■ Problem to work on:
When you reach the line containing "Word-level depth: 5. Mapped depth: 9." in the entries below, start writing out each line exactly, and stop after the line containing "Cells in the longest".

Segment Start: Provided records

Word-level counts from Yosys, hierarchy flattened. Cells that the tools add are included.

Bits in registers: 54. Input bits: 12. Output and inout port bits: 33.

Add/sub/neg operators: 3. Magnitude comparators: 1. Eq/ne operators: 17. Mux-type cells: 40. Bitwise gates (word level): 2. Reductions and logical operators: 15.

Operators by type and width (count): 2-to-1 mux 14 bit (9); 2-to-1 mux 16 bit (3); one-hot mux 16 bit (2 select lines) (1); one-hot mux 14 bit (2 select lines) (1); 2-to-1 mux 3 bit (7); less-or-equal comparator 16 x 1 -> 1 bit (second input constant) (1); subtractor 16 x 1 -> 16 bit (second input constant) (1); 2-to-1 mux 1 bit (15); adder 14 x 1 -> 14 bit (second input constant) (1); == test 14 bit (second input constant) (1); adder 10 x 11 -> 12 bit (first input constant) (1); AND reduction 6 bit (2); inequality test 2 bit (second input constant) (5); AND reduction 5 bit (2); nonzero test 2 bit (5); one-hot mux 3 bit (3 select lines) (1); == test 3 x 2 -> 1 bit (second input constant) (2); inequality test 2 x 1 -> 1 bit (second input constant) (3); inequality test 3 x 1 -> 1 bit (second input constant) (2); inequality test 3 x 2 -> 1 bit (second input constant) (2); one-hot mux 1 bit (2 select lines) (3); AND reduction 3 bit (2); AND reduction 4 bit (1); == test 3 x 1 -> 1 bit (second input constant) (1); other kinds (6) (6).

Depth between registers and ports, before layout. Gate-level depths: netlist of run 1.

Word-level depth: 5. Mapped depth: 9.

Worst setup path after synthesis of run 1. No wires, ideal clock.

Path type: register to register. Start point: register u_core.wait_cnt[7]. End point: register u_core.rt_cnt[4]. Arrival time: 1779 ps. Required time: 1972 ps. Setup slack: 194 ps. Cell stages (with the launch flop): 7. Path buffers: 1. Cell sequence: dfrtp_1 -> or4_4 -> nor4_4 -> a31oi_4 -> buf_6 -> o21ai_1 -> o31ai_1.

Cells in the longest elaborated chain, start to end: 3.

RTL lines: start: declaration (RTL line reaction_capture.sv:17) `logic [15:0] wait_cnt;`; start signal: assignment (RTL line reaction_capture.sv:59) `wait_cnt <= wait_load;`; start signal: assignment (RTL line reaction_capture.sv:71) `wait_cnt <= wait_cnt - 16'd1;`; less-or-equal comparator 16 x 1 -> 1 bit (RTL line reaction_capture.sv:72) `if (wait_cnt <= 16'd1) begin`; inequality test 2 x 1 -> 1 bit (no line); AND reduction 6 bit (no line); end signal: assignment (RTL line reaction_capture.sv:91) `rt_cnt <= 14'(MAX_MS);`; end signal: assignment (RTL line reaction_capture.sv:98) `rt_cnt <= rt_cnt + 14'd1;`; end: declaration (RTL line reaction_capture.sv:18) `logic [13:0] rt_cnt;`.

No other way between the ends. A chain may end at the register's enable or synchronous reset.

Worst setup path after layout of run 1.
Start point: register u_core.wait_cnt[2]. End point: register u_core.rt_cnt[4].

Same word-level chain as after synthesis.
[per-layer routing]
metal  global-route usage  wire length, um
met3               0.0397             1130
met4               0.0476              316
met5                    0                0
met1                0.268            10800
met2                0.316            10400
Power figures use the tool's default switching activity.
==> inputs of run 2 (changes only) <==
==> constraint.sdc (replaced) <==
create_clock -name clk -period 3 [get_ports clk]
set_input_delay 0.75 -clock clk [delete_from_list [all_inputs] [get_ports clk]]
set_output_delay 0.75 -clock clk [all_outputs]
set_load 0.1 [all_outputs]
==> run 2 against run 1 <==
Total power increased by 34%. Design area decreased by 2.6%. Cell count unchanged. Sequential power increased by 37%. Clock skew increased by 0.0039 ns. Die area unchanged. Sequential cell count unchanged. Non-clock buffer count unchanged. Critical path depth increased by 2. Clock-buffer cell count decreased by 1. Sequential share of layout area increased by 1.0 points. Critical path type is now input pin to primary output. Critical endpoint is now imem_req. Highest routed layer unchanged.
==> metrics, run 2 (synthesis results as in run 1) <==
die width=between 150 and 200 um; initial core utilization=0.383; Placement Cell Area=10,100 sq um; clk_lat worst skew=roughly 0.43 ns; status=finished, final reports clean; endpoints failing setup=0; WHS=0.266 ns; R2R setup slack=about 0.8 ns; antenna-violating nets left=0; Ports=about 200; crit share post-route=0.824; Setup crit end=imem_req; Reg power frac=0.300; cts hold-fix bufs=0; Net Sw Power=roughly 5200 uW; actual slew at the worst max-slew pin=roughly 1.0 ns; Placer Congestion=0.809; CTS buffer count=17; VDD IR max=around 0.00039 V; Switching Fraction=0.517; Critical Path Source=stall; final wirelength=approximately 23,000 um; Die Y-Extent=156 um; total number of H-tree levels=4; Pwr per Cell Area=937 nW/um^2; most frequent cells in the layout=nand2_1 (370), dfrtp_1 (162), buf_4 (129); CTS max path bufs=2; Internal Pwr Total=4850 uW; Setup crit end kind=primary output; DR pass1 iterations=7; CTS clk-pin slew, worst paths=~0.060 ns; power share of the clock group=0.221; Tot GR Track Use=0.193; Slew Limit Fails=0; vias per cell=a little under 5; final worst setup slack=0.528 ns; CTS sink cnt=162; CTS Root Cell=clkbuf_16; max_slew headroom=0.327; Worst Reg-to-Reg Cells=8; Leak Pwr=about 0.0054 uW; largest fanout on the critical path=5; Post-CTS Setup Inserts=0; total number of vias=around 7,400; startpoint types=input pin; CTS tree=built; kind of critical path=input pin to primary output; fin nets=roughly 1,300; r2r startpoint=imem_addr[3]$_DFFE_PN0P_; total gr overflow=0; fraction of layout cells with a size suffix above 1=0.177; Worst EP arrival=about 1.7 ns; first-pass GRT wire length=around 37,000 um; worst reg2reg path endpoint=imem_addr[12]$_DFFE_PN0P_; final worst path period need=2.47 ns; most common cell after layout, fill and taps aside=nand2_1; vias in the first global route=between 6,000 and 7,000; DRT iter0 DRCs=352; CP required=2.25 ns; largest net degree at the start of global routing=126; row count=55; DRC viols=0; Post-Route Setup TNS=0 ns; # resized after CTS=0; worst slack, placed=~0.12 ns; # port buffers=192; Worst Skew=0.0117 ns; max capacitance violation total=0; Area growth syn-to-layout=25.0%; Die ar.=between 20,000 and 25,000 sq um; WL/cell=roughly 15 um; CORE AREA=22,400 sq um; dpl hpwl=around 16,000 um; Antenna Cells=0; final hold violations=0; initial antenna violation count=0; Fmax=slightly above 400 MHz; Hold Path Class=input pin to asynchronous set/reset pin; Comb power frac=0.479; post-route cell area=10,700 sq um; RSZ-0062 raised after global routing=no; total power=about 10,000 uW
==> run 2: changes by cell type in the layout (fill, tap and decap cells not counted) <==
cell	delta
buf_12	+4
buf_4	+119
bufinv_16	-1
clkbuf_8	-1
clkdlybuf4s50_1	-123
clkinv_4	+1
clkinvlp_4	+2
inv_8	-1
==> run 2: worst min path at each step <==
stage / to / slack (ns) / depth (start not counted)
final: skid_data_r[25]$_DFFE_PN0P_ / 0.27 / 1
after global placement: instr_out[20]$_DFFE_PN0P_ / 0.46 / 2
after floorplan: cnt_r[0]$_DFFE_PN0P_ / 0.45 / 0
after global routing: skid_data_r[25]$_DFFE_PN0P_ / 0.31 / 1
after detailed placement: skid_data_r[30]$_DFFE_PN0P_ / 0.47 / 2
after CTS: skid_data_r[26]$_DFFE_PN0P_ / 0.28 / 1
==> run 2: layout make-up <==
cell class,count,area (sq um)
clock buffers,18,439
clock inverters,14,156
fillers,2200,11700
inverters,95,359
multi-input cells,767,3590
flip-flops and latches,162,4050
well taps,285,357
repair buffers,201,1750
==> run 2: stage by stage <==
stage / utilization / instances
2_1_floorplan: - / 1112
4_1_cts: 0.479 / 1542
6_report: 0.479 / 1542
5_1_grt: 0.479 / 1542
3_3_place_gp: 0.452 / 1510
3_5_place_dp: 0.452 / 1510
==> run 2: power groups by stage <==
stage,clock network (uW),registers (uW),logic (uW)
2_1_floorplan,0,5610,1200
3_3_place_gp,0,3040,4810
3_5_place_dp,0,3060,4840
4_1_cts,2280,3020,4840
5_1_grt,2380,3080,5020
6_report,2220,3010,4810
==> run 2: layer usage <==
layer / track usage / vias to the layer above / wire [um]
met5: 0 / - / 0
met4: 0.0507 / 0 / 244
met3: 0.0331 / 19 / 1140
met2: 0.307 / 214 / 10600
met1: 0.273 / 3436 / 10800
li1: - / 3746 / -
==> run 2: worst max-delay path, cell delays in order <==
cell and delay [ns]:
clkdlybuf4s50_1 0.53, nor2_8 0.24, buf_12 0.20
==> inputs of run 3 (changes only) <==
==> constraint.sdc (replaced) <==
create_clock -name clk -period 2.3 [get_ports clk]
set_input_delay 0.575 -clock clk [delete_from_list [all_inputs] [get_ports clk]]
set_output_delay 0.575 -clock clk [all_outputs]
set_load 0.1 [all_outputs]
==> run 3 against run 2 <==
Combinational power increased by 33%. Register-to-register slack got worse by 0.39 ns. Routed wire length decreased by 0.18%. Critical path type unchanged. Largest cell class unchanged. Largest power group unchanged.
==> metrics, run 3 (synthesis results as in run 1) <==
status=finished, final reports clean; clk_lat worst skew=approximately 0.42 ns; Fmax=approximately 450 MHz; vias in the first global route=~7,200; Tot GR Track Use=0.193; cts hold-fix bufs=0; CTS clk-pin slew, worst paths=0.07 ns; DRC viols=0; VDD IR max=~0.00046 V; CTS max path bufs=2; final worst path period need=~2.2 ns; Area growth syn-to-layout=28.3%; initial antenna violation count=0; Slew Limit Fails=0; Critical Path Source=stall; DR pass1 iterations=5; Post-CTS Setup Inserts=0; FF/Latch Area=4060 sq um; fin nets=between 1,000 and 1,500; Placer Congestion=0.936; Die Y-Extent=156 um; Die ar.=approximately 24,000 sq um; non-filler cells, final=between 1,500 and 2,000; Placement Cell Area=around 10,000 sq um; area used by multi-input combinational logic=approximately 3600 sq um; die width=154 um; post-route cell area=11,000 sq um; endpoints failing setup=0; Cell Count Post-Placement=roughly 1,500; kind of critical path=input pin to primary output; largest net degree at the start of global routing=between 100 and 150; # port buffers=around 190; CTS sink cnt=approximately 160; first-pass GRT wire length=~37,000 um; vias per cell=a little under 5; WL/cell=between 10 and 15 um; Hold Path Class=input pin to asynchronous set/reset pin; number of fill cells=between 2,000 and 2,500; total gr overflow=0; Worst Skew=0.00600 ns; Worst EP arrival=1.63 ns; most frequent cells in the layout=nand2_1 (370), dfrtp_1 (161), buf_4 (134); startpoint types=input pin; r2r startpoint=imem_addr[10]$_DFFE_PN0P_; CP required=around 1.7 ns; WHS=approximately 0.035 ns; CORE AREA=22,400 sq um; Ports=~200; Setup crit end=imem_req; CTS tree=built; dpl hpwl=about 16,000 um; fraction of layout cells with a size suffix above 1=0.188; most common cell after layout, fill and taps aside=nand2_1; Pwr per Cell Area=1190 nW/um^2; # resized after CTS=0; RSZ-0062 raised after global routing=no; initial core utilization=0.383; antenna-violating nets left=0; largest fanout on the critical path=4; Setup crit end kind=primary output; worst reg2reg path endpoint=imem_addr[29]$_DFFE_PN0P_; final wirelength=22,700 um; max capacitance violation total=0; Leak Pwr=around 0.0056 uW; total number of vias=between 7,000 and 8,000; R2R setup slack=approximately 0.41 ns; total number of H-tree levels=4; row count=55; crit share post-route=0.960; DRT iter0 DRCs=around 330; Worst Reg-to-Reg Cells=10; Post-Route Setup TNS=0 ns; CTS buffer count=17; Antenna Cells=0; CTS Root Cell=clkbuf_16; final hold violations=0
**src/rtl/alu_shift_seq.sv**
```systemverilog
// alu_shift_seq: multi-cycle shift unit that shifts one bit per clock.
// It supports LSL, LSR, ASR and ROR, and presents a tagged result
// {OPCODE, zero pad, data} together with a one-cycle done pulse.
// Optional feature macro: SHIFT_CARRY_EN adds the carry output, which holds
// the last bit shifted out.
module alu_shift_seq #(
    parameter int                WIDTH   = 6,
    parameter int                SHAMT_W = 3,
    parameter int                OP_W    = 2,
    parameter logic [OP_W-1:0]   OPCODE  = 2'b01,
    parameter int                PAD_W   = 4,
    parameter int                OUT_W   = OP_W + PAD_W + WIDTH
) (
    input  logic               clk,
    input  logic               rst_n,
    input  logic               start,
    input  logic [1:0]         mode,
    input  logic [WIDTH-1:0]   x,
    input  logic [SHAMT_W-1:0] shamt,
    output logic               busy,
    output logic               done,
`ifdef SHIFT_CARRY_EN
    output logic [OUT_W-1:0]   out,
    output logic               carry
`else
    output logic [OUT_W-1:0]   out
`endif
);

    localparam logic [1:0] S_IDLE  = 2'd0;
    localparam logic [1:0] S_SHIFT = 2'd1;
    localparam logic [1:0] S_DONE  = 2'd2;

    localparam logic [1:0] M_LSL = 2'b00;
    localparam logic [1:0] M_LSR = 2'b01;
    localparam logic [1:0] M_ASR = 2'b10;
    localparam logic [1:0] M_ROR = 2'b11;

    // The counter only ever holds an effective amount, which is at most WIDTH.
    localparam int CNT_W = $clog2(WIDTH + 1);
    // This width holds both a raw shamt value and the constant WIDTH.
    localparam int EW    = (SHAMT_W > CNT_W) ? SHAMT_W : CNT_W;
    localparam logic [EW-1:0]    WIDTH_E = EW'(WIDTH);
    localparam logic [CNT_W-1:0] CNT_ONE = CNT_W'(1);

    logic [1:0]       state_q, state_d;
    logic [WIDTH-1:0] work_q,  work_d;
    logic [1:0]       mode_q,  mode_d;
    logic [CNT_W-1:0] cnt_q,   cnt_d;
    logic [OUT_W-1:0] out_q,   out_d;

    logic [EW-1:0]    sh_ext;
    logic [CNT_W-1:0] eff_amt;
    logic [WIDTH-1:0] shifted;

    assign sh_ext = EW'(shamt);

    // Effective amount: ROR wraps modulo WIDTH; the other modes saturate at WIDTH.
    always_comb begin
        eff_amt = '0;
        if (mode == M_ROR) begin
            eff_amt = CNT_W'(sh_ext % WIDTH_E);
        end else if (sh_ext > WIDTH_E) begin
            eff_amt = CNT_W'(WIDTH_E);
        end else begin
            eff_amt = CNT_W'(sh_ext);
        end
    end

    // Single-bit step of the work register for the captured mode.
    always_comb begin
        shifted = work_q;
        case (mode_q)
            M_LSL:   shifted = {work_q[WIDTH-2:0], 1'b0};
            M_LSR:   shifted = {1'b0, work_q[WIDTH-1:1]};
            M_ASR:   shifted = {work_q[WIDTH-1], work_q[WIDTH-1:1]};
            default: shifted = {work_q[0], work_q[WIDTH-1:1]};
        endcase
    end

`ifdef SHIFT_CARRY_EN
    logic carry_q, carry_d;
    logic shift_carry;

    // Bit that falls off during a single step: the MSB for LSL, the LSB otherwise.
    always_comb begin
        shift_carry = (mode_q == M_LSL) ? work_q[WIDTH-1] : work_q[0];
    end

    // The carry is cleared on accept, tracks every step, and then holds.
    always_comb begin
        carry_d = carry_q;
        if (state_q == S_IDLE && start) begin
            carry_d = 1'b0;
        end else if (state_q == S_SHIFT) begin
            carry_d = shift_carry;
        end
    end

    // Carry register.
    always_ff @(posedge clk or negedge rst_n) begin
        if (!rst_n) begin
            carry_q <= 1'b0;
        end else begin
            carry_q <= carry_d;
        end
    end

    assign carry = carry_q;
`endif

    // Control FSM: the result is latched into out on the edge that enters DONE.
    always_comb begin
        state_d = state_q;
        work_d  = work_q;
        mode_d  = mode_q;
        cnt_d   = cnt_q;
        out_d   = out_q;
        case (state_q)
            S_IDLE: begin
                if (start) begin
                    work_d = x;
                    mode_d = mode;
                    cnt_d  = eff_amt;
                    if (eff_amt == '0) begin
                        state_d = S_DONE;
                        out_d   = {OPCODE, {PAD_W{1'b0}}, x};
                    end else begin
                        state_d = S_SHIFT;
                    end
                end
            end
            S_SHIFT: begin
                work_d = shifted;
                cnt_d  = cnt_q - CNT_ONE;
                if (cnt_q == CNT_ONE) begin
                    state_d = S_DONE;
                    out_d   = {OPCODE, {PAD_W{1'b0}}, shifted};
                end
            end
            S_DONE: begin
                state_d = S_IDLE;
            end
            default: begin
                state_d = S_IDLE;
            end
        endcase
    end

    // State and datapath registers; an asserted reset drops any operation in flight.
    always_ff @(posedge clk or negedge rst_n) begin
        if (!rst_n) begin
            state_q <= S_IDLE;
            work_q  <= '0;
            mode_q  <= M_LSL;
            cnt_q   <= '0;
            out_q   <= '0;
        end else begin
            state_q <= state_d;
            work_q  <= work_d;
            mode_q  <= mode_d;
            cnt_q   <= cnt_d;
            out_q   <= out_d;
        end
    end

    assign busy = (state_q != S_IDLE);
    assign done = (state_q == S_DONE);
    assign out  = out_q;

endmodule

```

Segment End: Provided records

■ Result of the task:
Word-level depth: 5. Mapped depth: 9.

Worst setup path after synthesis of run 1. No wires, ideal clock.

Path type: register to register. Start point: register u_core.wait_cnt[7]. End point: register u_core.rt_cnt[4]. Arrival time: 1779 ps. Required time: 1972 ps. Setup slack: 194 ps. Cell stages (with the launch flop): 7. Path buffers: 1. Cell sequence: dfrtp_1 -> or4_4 -> nor4_4 -> a31oi_4 -> buf_6 -> o21ai_1 -> o31ai_1.

Cells in the longest elaborated chain, start to end: 3.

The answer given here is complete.